In bioscience, thousands of new biological datasets and resources are published on an annual basis. Evaluation and integrated work with these systematic resources are difficult as many of the datasets are stored in different formats. Around 70 per cent of data-driven projects now involve managing data for integration, transforming, and cleansing even before the actual analysis starts.

Integration of diverse data types such as disease, genomic, proteomic or transcriptomic datasets is an extremely time and resource consuming. Omics-specific tools, like Galaxy, ELM, Expasy are efficient in focusing on one data type but cannot help the users to work on the necessary, multi-scale level and combine different omics datasets.

For metadata analysis, it is necessary to provide tools that enable an all-in-one biological system. OmiX Navigator, works as a cloud-based web service, will include advanced visualisation, multi-layered databases, data integration and evaluation solutions, as well as network analytical tools and workflow management platforms.

Project Lead Tamás Korcsmáros, Computational Biology Fellow at Earlham Institute (EI) and Research Leader at IFR, said: “Researchers with wet lab backgrounds have different biological questions, but in most cases, the computational methods to help investigate a scientific problem and to guide the experiments are very similar.

“However, the available software solutions do not allow the straightforward analysis of complex biological questions, such as host-pathogen interactions, systems-level changes between different livestock trait and genome-wide analysis of inflammatory diseases in human.

“With Omix Navigator, we will provide an easy-to-use, plug & play like software for colleagues to facilitate systems biology related projects. I am very excited to work on this project with the excellent computational biologist colleagues at EI and wet lab researchers at IFR to develop the Omix Navigator in the Norwich Research Park.”

The OmiX Navigator prototype will be tailored to its target markets including research institutions, Contract Research Organisations (CROs) and SMEs in the biotech sector; available from March 2016.

New tool suggests candidate molecules to speed-up drug discovery

EI, in collaboration with IFR, aims to develop a bioinformatics software that will predict active compounds for drug advancement for personalised medicine.

NaLeSST (Natural Lead Structure Suggestion Tool) will be a valuable tool in accelerating the drug discovery process, with the potential for commercial applications in the era of personalised medicine to fight complex diseases and resistant bacteria.

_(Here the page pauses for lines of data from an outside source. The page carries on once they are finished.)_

`src/rtl/mapping_group_ctrl.sv`:
```
`default_nettype none
// ============================================================================
// mapping_group_ctrl : Moore sequencer for macro write/shift/accumulate passes
// Revision 1.0
// ============================================================================
module mapping_group_ctrl (
   input  logic        clk_i,
   input  logic        rst_ni,
   input  logic        start_i,
   input  logic        abort_i,
   input  logic        cfg_mode_i,
   input  logic [3:0]  cfg_passes_i,
   input  logic [2:0]  cfg_shift_len_i,
   input  logic        cfg_zp_load_i,
   input  logic [31:0] cfg_zp_i,
   input  logic        data_valid_i,
   input  logic        load_req_i,
   output logic        buf_write_en_1_o,
   output logic        buf_write_en_2_o,
   output logic        buf_read_en_o,
   output logic        shift_counter_en_o,
   output logic        mode_o,
   output logic        accum_buf_write_o,
   output logic        zero_point_en_o,
   output logic [31:0] zero_point_o,
   output logic        load_en_o,
   output logic        busy_o,
   output logic        done_o,
   output logic [3:0]  pass_cnt_o
);

   typedef enum logic [3:0] {
      IDLE  = 4'd0,
      WAIT1 = 4'd1,
      WR1   = 4'd2,
      WAIT2 = 4'd3,
      WR2   = 4'd4,
      SHIFT = 4'd5,
      ACCUM = 4'd6,
      READY = 4'd7,
      LOAD  = 4'd8
   } state_t;

   state_t      state_q;
   state_t      state_d;
   logic        mode_q;
   logic [3:0]  passes_q;
   logic [2:0]  shift_len_q;
   logic [2:0]  shift_cnt;
   logic [3:0]  pass_cnt;
   logic [3:0]  pass_inc;
   logic [31:0] zp_q;
   logic        zp_en_q;
   logic        done_q;
   logic        start_acc;
   logic        zp_acc;

   assign pass_inc  = (pass_cnt == 4'hF) ? 4'hF : pass_cnt + 4'd1;
   assign start_acc = (state_q == IDLE) && start_i && !abort_i;
   assign zp_acc    = (state_q == IDLE) && cfg_zp_load_i && !abort_i;

   always_ff @(posedge clk_i or negedge rst_ni) begin
      if (!rst_ni) begin
         state_q <= IDLE;
      end else begin
         state_q <= state_d;
      end
   end

   always_comb begin
      state_d = state_q;
      if (abort_i) begin
         state_d = IDLE;
      end else begin
         case (state_q)
            IDLE:    if (start_i) state_d = WAIT1;
            WAIT1:   if (data_valid_i) state_d = WR1;
            WR1:     state_d = mode_q ? WAIT2 : SHIFT;
            WAIT2:   if (data_valid_i) state_d = WR2;
            WR2:     state_d = SHIFT;
            SHIFT:   if (shift_cnt == shift_len_q) state_d = ACCUM;
            ACCUM:   state_d = (pass_inc == passes_q) ? READY : WAIT1;
            READY:   if (load_req_i) state_d = LOAD;
            LOAD:    state_d = IDLE;
            default: state_d = IDLE;
         endcase
      end
   end

   // Job configuration is frozen at start so mid-job cfg changes are inert.
   always_ff @(posedge clk_i or negedge rst_ni) begin
      if (!rst_ni) begin
         mode_q      <= 1'b0;
         passes_q    <= 4'd1;
         shift_len_q <= 3'd0;
         shift_cnt   <= 3'd0;
         pass_cnt    <= 4'd0;
         zp_q        <= 32'd0;
         zp_en_q     <= 1'b0;
         done_q      <= 1'b0;
      end else begin
         if (start_acc) begin
            mode_q      <= cfg_mode_i;
            passes_q    <= (cfg_passes_i == 4'd0) ? 4'd1 : cfg_passes_i;
            shift_len_q <= cfg_shift_len_i;
            pass_cnt    <= 4'd0;
         end else if (state_q == ACCUM && !abort_i) begin
            pass_cnt <= pass_inc;
         end

         if (state_q != SHIFT) begin
            shift_cnt <= 3'd0;
         end else if (shift_cnt != shift_len_q) begin
            shift_cnt <= shift_cnt + 3'd1;
         end

         if (zp_acc) begin
            zp_q <= cfg_zp_i;
         end
         zp_en_q <= zp_acc;

         // done marks only the entry cycle into READY.
         done_q <= (state_d == READY) && (state_q != READY);
      end
   end

   assign buf_write_en_1_o   = (state_q == WR1);
   assign buf_write_en_2_o   = (state_q == WR2);
   assign buf_read_en_o      = (state_q == SHIFT);
   assign shift_counter_en_o = (state_q == SHIFT);
   assign accum_buf_write_o  = (state_q == ACCUM);
   assign load_en_o          = (state_q == LOAD);
   assign busy_o             = (state_q != IDLE) && (state_q != READY);
   assign done_o             = done_q;
   assign mode_o             = mode_q;
   assign pass_cnt_o         = pass_cnt;
   assign zero_point_o       = zp_q;
   assign zero_point_en_o    = zp_en_q;

endmodule
`default_nettype wire
```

Although multiple computational biology approaches are used in rational drug design, the current tools present a number of challenges such as chemical libraries containing molecules that are too different in structure from natural products; inefficient library search; extensive manual work in the drug development pipelines; and unexpected subsequent toxicity and adverse drug responses.

As it progresses, the project will benefit from incorporating existing knowledge and data acquired by high-throughput genomic techniques, including evidences gained in health-related projects across the Norwich Research Park.

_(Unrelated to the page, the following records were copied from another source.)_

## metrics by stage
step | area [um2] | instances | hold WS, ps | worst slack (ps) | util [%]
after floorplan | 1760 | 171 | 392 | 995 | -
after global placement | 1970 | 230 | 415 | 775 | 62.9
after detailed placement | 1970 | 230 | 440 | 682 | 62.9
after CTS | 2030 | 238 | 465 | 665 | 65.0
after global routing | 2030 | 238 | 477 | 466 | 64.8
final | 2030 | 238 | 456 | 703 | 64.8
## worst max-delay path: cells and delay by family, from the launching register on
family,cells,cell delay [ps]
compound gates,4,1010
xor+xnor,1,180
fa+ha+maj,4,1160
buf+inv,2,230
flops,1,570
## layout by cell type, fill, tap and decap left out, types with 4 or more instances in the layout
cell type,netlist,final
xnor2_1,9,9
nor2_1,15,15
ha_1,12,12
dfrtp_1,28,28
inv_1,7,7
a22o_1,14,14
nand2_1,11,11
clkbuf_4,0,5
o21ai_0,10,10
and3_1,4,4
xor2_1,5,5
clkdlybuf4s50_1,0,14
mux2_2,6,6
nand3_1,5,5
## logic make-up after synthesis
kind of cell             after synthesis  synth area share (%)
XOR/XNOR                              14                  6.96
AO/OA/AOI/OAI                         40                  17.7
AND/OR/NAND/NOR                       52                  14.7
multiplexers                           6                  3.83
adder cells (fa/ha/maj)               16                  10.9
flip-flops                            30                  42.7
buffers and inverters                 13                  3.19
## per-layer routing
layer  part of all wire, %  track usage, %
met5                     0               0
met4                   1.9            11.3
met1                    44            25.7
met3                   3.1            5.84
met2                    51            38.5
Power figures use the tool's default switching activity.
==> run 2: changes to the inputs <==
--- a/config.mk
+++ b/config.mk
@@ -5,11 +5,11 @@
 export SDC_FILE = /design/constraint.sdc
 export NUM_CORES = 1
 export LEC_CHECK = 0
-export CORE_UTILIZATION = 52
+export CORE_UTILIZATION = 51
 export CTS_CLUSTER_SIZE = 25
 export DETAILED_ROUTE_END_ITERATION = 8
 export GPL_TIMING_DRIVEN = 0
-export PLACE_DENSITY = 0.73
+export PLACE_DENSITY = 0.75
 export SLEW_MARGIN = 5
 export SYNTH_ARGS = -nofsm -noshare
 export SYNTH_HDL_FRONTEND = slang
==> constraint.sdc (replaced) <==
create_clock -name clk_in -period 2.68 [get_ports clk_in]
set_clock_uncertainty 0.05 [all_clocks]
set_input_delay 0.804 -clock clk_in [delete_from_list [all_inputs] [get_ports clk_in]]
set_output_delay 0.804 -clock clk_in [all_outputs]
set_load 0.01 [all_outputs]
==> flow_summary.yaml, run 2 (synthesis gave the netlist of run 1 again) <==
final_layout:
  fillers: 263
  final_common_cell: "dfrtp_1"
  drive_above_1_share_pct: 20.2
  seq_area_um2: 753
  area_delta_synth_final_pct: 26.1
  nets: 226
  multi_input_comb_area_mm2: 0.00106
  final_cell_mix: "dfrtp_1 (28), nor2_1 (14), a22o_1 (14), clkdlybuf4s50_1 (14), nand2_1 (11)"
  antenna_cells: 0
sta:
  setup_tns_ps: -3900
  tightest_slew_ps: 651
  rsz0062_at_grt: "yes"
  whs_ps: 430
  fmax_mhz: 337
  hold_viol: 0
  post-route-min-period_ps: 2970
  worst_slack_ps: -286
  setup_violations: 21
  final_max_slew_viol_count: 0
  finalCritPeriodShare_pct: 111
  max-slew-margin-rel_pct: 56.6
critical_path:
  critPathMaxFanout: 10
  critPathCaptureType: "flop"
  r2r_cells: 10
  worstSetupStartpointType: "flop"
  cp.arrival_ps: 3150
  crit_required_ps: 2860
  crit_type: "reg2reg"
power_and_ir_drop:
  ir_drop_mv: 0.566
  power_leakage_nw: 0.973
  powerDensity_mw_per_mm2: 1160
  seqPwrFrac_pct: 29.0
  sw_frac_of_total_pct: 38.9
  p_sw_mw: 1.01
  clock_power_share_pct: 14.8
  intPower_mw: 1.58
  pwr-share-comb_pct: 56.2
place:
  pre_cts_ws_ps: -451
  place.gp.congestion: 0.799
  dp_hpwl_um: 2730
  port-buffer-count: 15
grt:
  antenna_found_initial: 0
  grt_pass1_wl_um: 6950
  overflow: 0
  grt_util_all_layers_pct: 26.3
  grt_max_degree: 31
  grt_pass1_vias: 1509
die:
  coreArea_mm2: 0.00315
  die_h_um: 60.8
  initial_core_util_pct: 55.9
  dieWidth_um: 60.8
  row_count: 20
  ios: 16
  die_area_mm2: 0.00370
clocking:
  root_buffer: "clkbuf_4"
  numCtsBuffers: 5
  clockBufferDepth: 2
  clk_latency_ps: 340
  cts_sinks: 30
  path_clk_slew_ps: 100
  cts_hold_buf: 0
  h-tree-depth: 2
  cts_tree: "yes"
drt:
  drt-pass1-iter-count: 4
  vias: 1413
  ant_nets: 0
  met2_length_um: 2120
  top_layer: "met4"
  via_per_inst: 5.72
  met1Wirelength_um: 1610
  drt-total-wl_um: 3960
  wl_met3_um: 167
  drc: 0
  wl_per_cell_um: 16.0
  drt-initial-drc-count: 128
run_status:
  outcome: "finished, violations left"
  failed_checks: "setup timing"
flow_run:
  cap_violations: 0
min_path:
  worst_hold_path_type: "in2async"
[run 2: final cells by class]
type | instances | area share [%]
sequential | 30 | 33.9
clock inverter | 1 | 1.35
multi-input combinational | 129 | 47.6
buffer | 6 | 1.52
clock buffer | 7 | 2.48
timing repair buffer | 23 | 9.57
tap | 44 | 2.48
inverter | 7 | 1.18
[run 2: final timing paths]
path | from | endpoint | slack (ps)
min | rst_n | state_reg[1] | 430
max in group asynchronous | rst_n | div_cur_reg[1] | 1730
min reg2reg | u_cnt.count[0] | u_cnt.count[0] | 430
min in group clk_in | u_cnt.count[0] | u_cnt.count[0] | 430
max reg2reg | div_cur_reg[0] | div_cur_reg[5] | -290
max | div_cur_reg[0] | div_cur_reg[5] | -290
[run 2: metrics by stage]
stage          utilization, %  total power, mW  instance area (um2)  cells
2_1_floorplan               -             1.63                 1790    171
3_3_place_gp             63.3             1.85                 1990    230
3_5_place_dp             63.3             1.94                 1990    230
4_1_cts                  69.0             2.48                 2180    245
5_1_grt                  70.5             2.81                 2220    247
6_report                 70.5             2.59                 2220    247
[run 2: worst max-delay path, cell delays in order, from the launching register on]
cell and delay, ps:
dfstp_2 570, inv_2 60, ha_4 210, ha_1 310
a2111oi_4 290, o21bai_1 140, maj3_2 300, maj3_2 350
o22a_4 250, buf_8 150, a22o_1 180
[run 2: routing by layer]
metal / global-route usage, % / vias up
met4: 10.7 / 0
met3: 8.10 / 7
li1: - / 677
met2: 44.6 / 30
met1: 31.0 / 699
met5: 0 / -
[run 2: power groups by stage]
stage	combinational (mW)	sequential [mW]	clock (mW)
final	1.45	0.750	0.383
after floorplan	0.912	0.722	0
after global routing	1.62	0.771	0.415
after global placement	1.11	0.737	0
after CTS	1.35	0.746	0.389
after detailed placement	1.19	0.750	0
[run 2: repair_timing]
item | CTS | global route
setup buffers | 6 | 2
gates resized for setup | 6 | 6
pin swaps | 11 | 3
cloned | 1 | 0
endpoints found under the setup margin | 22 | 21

Co-Project Lead Wiktor Jurkowski and Group Leader of Integrative Genomics at EI, said: “The idea of NaLeSST was fuelled by our experience in cheminformatics molecular modelling and shared interest to unravel the potential of natural compounds.

“New routes of discovery are urgently needed. Currently, there are no specialised resources to facilitate the pathway to hitting drug targets by leading development focusing on natural compounds.

“We believe that such a resource would become a choice tool for companies dealing with early stage drug research and development, in particular, searching for new routes to identify active leads. For any target molecule, NaLeSST can automatically suggest potential lead structures as starting points for corresponding drug development, cutting short the dominating costly expert-driven research.

“We observed over the last decade, a decrease of new chemical entities being introduced to the market. We believe that our research can contribute to revert this trend.”
EI is strategically funded by BBSRC and operates a National Capability to promote the application of genomics and bioinformatics to advance bioscience research and innovation.